Chirurgia parodontale ricostruttiva

Quando la perdita di osso o gengiva è limitata ad una sola zona, è possibile intervenire con una terapia rigenerativa.

Questo intervento è possibile se il difetto osseo non interessa tutto il parodonto (osso  e gengiva) intorno il dente.

In particolare, se l’osso presenta una perdita verticale, un “cratere” lungo una superficie radicolare, un “buco” con delle pareti, allora il suo riempimento è possibile.

Il chirurgo, attraverso una piccola incisione, inserirà del materiale biocompatibile tra l’osso e il dente. Il sangue trasporterà delle cellule ossee che potranno formare nuovamente osso.

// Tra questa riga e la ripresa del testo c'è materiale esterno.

## src/rtl/cvt_pkg.sv

```systemverilog
package cvt_pkg;

    localparam int LANE_W = 16;
    localparam int HEXP_W = 5;
    localparam int HMAN_W = 10;
    localparam int HBIAS  = 15;

    typedef enum logic [1:0] {
        RM_NEAR_EVEN = 2'b00,
        RM_DOWN      = 2'b01,
        RM_UP        = 2'b10,
        RM_ZERO      = 2'b11
    } rmode_e;

    typedef struct packed {
        logic [LANE_W-1:0] bits;
        logic              ovf;
        logic              inx;
    } lane_res_t;

endpackage

```

## src/rtl/cvt_ctrl.sv

```systemverilog
module cvt_ctrl
    import cvt_pkg::*;
#(
    parameter int LANES  = 32,
    localparam int CNT_W = $clog2(LANES) + 1
) (
    input  logic             src_is_mem,
    input  logic             bcast,
    input  logic [1:0]       emb_rm,
    input  logic [1:0]       glob_rm,
    input  logic [1:0]       vl_sel,
    output rmode_e           rm,
    output logic             use_word0,
    output logic [CNT_W-1:0] active_lanes
);
    logic full_width;

    always_comb begin
        full_width = vl_sel[1];
        case (vl_sel)
            2'b00:   active_lanes = CNT_W'(LANES / 4);
            2'b01:   active_lanes = CNT_W'(LANES / 2);
            default: active_lanes = CNT_W'(LANES);
        endcase
        if (!src_is_mem && full_width && bcast) begin
            rm = rmode_e'(emb_rm);
        end else begin
            rm = rmode_e'(glob_rm);
        end
        use_word0 = src_is_mem && bcast;
    end

endmodule

```

## src/rtl/cvt_lane.sv

```systemverilog
module cvt_lane
    import cvt_pkg::*;
(
    input  logic [LANE_W-1:0] val,
    input  rmode_e            rm,
    output lane_res_t         res
);
    logic [3:0]        msb;
    logic [LANE_W-1:0] norm;
    logic [HMAN_W:0]   kept;
    logic              guard;
    logic              sticky;
    logic              inexact;
    logic              up;
    logic [HMAN_W+1:0] sum;
    logic [HEXP_W-1:0] exp_f;
    logic [HMAN_W-1:0] man_f;

    always_comb begin
        msb = 4'd0;
        for (int i = 0; i < LANE_W; i++) begin
            if (val[i]) msb = 4'(i);
        end
        norm    = val << (4'd15 - msb);
        kept    = norm[LANE_W-1:LANE_W-HMAN_W-1];
        guard   = norm[4];
        sticky  = |norm[3:0];
        inexact = guard | sticky;
        case (rm)
            RM_NEAR_EVEN: up = guard & (sticky | kept[0]);
            RM_UP:        up = inexact;
            default:      up = 1'b0;
        endcase
        sum   = {1'b0, kept} + (HMAN_W+2)'(up);
        exp_f = {1'b0, msb} + HEXP_W'(HBIAS) + HEXP_W'(sum[HMAN_W+1]);
        man_f = sum[HMAN_W+1] ? '0 : sum[HMAN_W-1:0];
        if (val == '0) begin
            res = '0;
        end else begin
            res.bits = {1'b0, exp_f, man_f};
            res.ovf  = (exp_f == '1);
            res.inx  = inexact | (exp_f == '1);
        end
    end

endmodule

```

## src/rtl/cvt_u16_fp16.sv

```systemverilog
module cvt_u16_fp16
    import cvt_pkg::*;
#(
    parameter  int MAX_VL = 512,
    localparam int LANES  = MAX_VL / LANE_W,
    localparam int CNT_W  = $clog2(LANES) + 1
) (
    input  logic              clk,
    input  logic              rst_n,
    input  logic [MAX_VL-1:0] src_vec,
    input  logic              src_is_mem,
    input  logic              bcast,
    input  logic [1:0]        emb_rm,
    input  logic [1:0]        glob_rm,
    input  logic [1:0]        vl_sel,
    input  logic [LANES-1:0]  wmask,
    input  logic              mask_en,
    input  logic              zeroing,
    input  logic [MAX_VL-1:0] old_dst,
    output logic [MAX_VL-1:0] dst_out,
    output logic              ovf_flag,
    output logic              prec_flag
);
    typedef struct packed {
        logic [MAX_VL-1:0] dst;
        logic              ovf;
        logic              prec;
    } state_t;

    state_t            st_d;
    state_t            st_q;
    rmode_e            rm;
    logic              use_word0;
    logic [CNT_W-1:0]  active_lanes;
    logic [LANE_W-1:0] lane_val [LANES];
    lane_res_t         lane_res [LANES];

    cvt_ctrl #(.LANES(LANES)) u_ctrl (
        .src_is_mem   (src_is_mem),
        .bcast        (bcast),
        .emb_rm       (emb_rm),
        .glob_rm      (glob_rm),
        .vl_sel       (vl_sel),
        .rm           (rm),
        .use_word0    (use_word0),
        .active_lanes (active_lanes)
    );

    for (genvar j = 0; j < LANES; j++) begin : g_lane
        assign lane_val[j] = use_word0 ? src_vec[LANE_W-1:0]
                                       : src_vec[j*LANE_W +: LANE_W];
        cvt_lane u_lane (
            .val (lane_val[j]),
            .rm  (rm),
            .res (lane_res[j])
        );
    end

    always_comb begin
        logic any_ovf;
        logic any_inx;
        any_ovf = 1'b0;
        any_inx = 1'b0;
        st_d     = st_q;
        st_d.dst = '0;
        for (int j = 0; j < LANES; j++) begin
            if (CNT_W'(j) < active_lanes) begin
                if (!mask_en || wmask[j]) begin
                    st_d.dst[j*LANE_W +: LANE_W] = lane_res[j].bits;
                    any_ovf = any_ovf | lane_res[j].ovf;
                    any_inx = any_inx | lane_res[j].inx;
                end else if (!zeroing) begin
                    st_d.dst[j*LANE_W +: LANE_W] = old_dst[j*LANE_W +: LANE_W];
                end
            end
        end
        st_d.ovf  = st_q.ovf | any_ovf;
        st_d.prec = st_q.prec | any_inx;
    end

    always_ff @(posedge clk or negedge rst_n) begin
        if (!rst_n) begin
            st_q <= '0;
        end else begin
            st_q <= st_d;
        end
    end

    assign dst_out   = st_q.dst;
    assign ovf_flag  = st_q.ovf;
    assign prec_flag = st_q.prec;

endmodule

```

Più facile a dirsi che a farsi: questa tecnica è riservata a mani esperte guidate da un cervello che conosce perfettamente la tecnica da utilizzare.

La forma del difetto deve permettere al coagulo ematico di trattenere il materiale innestato e favorire la rigenerazione dell’osso. Una cavità, quindi, che possa essere riempita: se versiamo dell’acqua in un bicchiere, il risultato sarà molto diverso rispetto al versarla sul piano del tavolo!

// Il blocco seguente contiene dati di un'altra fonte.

===== src/rtl/vid_qualifier.sv =====
module vid_qualifier #(
  parameter int unsigned CODE_W    = 8,
  parameter int unsigned SKEW_CYC  = 40,
  parameter int unsigned BLANK_CYC = 25000,
  parameter int unsigned OFF_CYC   = 500,
  parameter logic [CODE_W-1:0] OFF_CODE = '1
) (
  input  logic              clk_i,
  input  logic              rst_ni,
  input  logic              en_i,
  input  logic [CODE_W-1:0] code_i,
  output logic [CODE_W-1:0] code_o,
  output logic              vld_o,
  output logic              blank_o,
  output logic              off_req_o,
  output logic              pg_hold_o
);
  localparam int unsigned OW = vid_pkg::cnt_w(OFF_CYC);

  logic [CODE_W-1:0] sync_code, prev_q, code_q;
  logic              en_q, vld_q, chg, en_rise, skew_exp, off_match;
  logic [OW-1:0]     off_cnt_q;

  vid_sync #(.W(CODE_W), .STAGES(2)) u_sync (
    .clk_i(clk_i), .rst_ni(rst_ni), .d_i(code_i), .q_o(sync_code)
  );

  always_ff @(posedge clk_i or negedge rst_ni) begin
    if (!rst_ni) begin
      prev_q <= '0;
      en_q   <= 1'b0;
    end else begin
      prev_q <= sync_code;
      en_q   <= en_i;
    end
  end

  assign chg     = en_i && (sync_code != prev_q);
  assign en_rise = en_i && !en_q;

  vid_timer #(.LOAD(SKEW_CYC)) u_skew (
    .clk_i(clk_i), .rst_ni(rst_ni), .clr_i(!en_i), .start_i(chg || en_rise),
    .busy_o(), .expire_o(skew_exp)
  );

  vid_timer #(.LOAD(BLANK_CYC)) u_blank (
    .clk_i(clk_i), .rst_ni(rst_ni), .clr_i(!en_i), .start_i(chg),
    .busy_o(blank_o), .expire_o()
  );

  always_ff @(posedge clk_i or negedge rst_ni) begin
    if (!rst_ni) begin
      code_q <= '0;
      vld_q  <= 1'b0;
    end else begin
      vld_q <= skew_exp;
      if (skew_exp) code_q <= sync_code;
    end
  end

  assign off_match = en_i && (sync_code == OFF_CODE);

  always_ff @(posedge clk_i or negedge rst_ni) begin
    if (!rst_ni)                       off_cnt_q <= '0;
    else if (!off_match)               off_cnt_q <= '0;
    else if (off_cnt_q != OW'(OFF_CYC)) off_cnt_q <= off_cnt_q + 1'b1;
  end

  assign code_o    = code_q;
  assign vld_o     = vld_q;
  assign off_req_o = (off_cnt_q == OW'(OFF_CYC));
  assign pg_hold_o = off_match;

  a_r2_code_frozen: assert property (@(posedge clk_i) disable iff (!rst_ni)
    !vld_o |-> $stable(code_o));
  a_r3_single_pulse: assert property (@(posedge clk_i) disable iff (!rst_ni)
    vld_o |=> !vld_o);
  a_r4_blank_on_change: assert property (@(posedge clk_i) disable iff (!rst_ni)
    chg |=> blank_o);
  a_r7_off_needs_code: assert property (@(posedge clk_i) disable iff (!rst_ni)
    off_req_o |-> $past(off_match));
  a_r8_disabled_quiet: assert property (@(posedge clk_i) disable iff (!rst_ni)
    !en_i |=> (!blank_o && !off_req_o && !vld_o));
endmodule


===== config.mk =====
export PLATFORM = sky130hd
export DESIGN_NAME = vid_qualifier
export DESIGN_NICKNAME = d
export VERILOG_FILES = /design/src/rtl/vid_pkg.sv /design/src/rtl/vid_sync.sv /design/src/rtl/vid_timer.sv /design/src/rtl/vid_qualifier.sv
export SDC_FILE = /design/constraint.sdc
export NUM_CORES = 1
export LEC_CHECK = 0
export ABC_AREA = 1
export BUFFER_PORTS_ARGS = -buffer_cell sky130_fd_sc_hd__buf_2
export CAP_MARGIN = 30
export CORE_ASPECT_RATIO = 0.7
export CORE_MARGIN = 10
export CORE_UTILIZATION = 59
export DETAILED_ROUTE_END_ITERATION = 6
export PLACE_DENSITY = 0.8
export SLEW_MARGIN = 20
export SYNTH_ARGS = -nofsm -noshare
export SYNTH_HDL_FRONTEND = slang
export SYNTH_SLANG_ARGS = --single-unit

===== constraint.sdc =====
create_clock -name clk_i -period 1.6 [get_ports clk_i]
set_input_delay 0.32 -clock clk_i [delete_from_list [all_inputs] [get_ports clk_i]]
set_output_delay 0.32 -clock clk_i [all_outputs]
set_load 0.01 [all_outputs]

È possibile anche coprire nuovamente una radice esposta, purché la recessione sia limitata alla superficie esterna, vestibolare. L’osso deve però essere presente attorno ai rimanenti 3/4 di radice. Il chirurgo userà una tecnica plastica molto sofisticata, facendo scorrere la gengiva sulla superficie esposta. Anche questa tecnica è riservata a professionisti esperti.

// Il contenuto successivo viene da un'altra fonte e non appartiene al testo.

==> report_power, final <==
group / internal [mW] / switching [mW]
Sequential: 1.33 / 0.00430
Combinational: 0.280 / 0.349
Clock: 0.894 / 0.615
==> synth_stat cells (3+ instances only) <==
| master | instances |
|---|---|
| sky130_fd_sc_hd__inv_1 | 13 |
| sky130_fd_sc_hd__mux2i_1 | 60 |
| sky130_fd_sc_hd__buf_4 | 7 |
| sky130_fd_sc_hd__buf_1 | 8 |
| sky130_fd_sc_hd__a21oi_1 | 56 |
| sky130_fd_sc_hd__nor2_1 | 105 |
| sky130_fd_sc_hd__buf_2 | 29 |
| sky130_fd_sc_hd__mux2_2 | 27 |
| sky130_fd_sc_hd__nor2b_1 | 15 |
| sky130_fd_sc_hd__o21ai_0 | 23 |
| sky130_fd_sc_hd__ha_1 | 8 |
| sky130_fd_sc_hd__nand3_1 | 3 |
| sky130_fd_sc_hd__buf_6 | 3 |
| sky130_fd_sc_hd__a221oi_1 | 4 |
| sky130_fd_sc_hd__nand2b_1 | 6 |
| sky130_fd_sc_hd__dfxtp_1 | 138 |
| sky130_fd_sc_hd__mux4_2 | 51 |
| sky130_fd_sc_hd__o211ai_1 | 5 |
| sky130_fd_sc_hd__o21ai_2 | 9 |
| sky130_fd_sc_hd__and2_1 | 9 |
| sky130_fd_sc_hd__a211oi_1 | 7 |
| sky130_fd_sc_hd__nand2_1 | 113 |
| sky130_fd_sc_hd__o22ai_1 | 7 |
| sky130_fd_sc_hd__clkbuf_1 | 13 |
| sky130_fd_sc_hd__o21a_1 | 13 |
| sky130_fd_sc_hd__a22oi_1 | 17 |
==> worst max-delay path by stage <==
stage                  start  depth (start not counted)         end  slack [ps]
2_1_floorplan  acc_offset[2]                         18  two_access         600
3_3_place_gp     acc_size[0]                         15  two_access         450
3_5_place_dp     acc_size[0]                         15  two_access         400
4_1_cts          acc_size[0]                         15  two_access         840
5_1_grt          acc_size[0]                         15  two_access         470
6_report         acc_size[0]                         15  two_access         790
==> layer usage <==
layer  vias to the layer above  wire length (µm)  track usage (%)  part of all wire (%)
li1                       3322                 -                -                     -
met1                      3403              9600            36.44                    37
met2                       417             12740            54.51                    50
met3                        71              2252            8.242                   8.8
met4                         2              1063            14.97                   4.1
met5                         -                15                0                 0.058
## config.mk

```make
export PLATFORM = sky130hd
export DESIGN_NAME = prio_resolver
export DESIGN_NICKNAME = d
export VERILOG_FILES = /design/src/rtl/prio_pkg.sv /design/src/rtl/prio_rotator.sv /design/src/rtl/prio_encoder.sv /design/src/rtl/prio_resolver.sv
export SDC_FILE = /design/constraint.sdc
export NUM_CORES = 1
export LEC_CHECK = 0
export ABC_AREA = 1
export BUFFER_PORTS_ARGS = -buffer_cell sky130_fd_sc_hd__buf_2
export CAP_MARGIN = 40
export CORE_MARGIN = 3
export CORE_UTILIZATION = 46
export CTS_CLUSTER_SIZE = 40
export DETAILED_ROUTE_END_ITERATION = 10
export PLACE_DENSITY = 0.81
export SLEW_MARGIN = 20
export SYNTH_ARGS = -nofsm -noshare
export SYNTH_HDL_FRONTEND = slang
export SYNTH_SLANG_ARGS = --single-unit
export TNS_END_PERCENT = 5
```

## constraint.sdc

```tcl
create_clock -name clk -period 0.8 [get_ports clk]
set_input_delay 0.16 -clock clk [delete_from_list [all_inputs] [get_ports clk]]
set_output_delay 0.16 -clock clk [all_outputs]
set_load 0.01 [all_outputs]
```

Per ottenere il successo, oltre all’abilità del chirurgo, è indispensabile una buona igiene orale e la collaborazione del paziente. La qualità dell’igiene normalmente viene valutata in percentuale; se il paziente non riesce a ridurre la presenza di placca sotto una certa soglia, l’intervento è sconsigliato in quanto destinato ad un probabile fallimento.

L’intervento di chirurgia ricostruttiva non necessariamente deve essere supportato da una cura antibiotica. Il decorso post operatorio normalmente non prevede edema o dolore, se non minimo.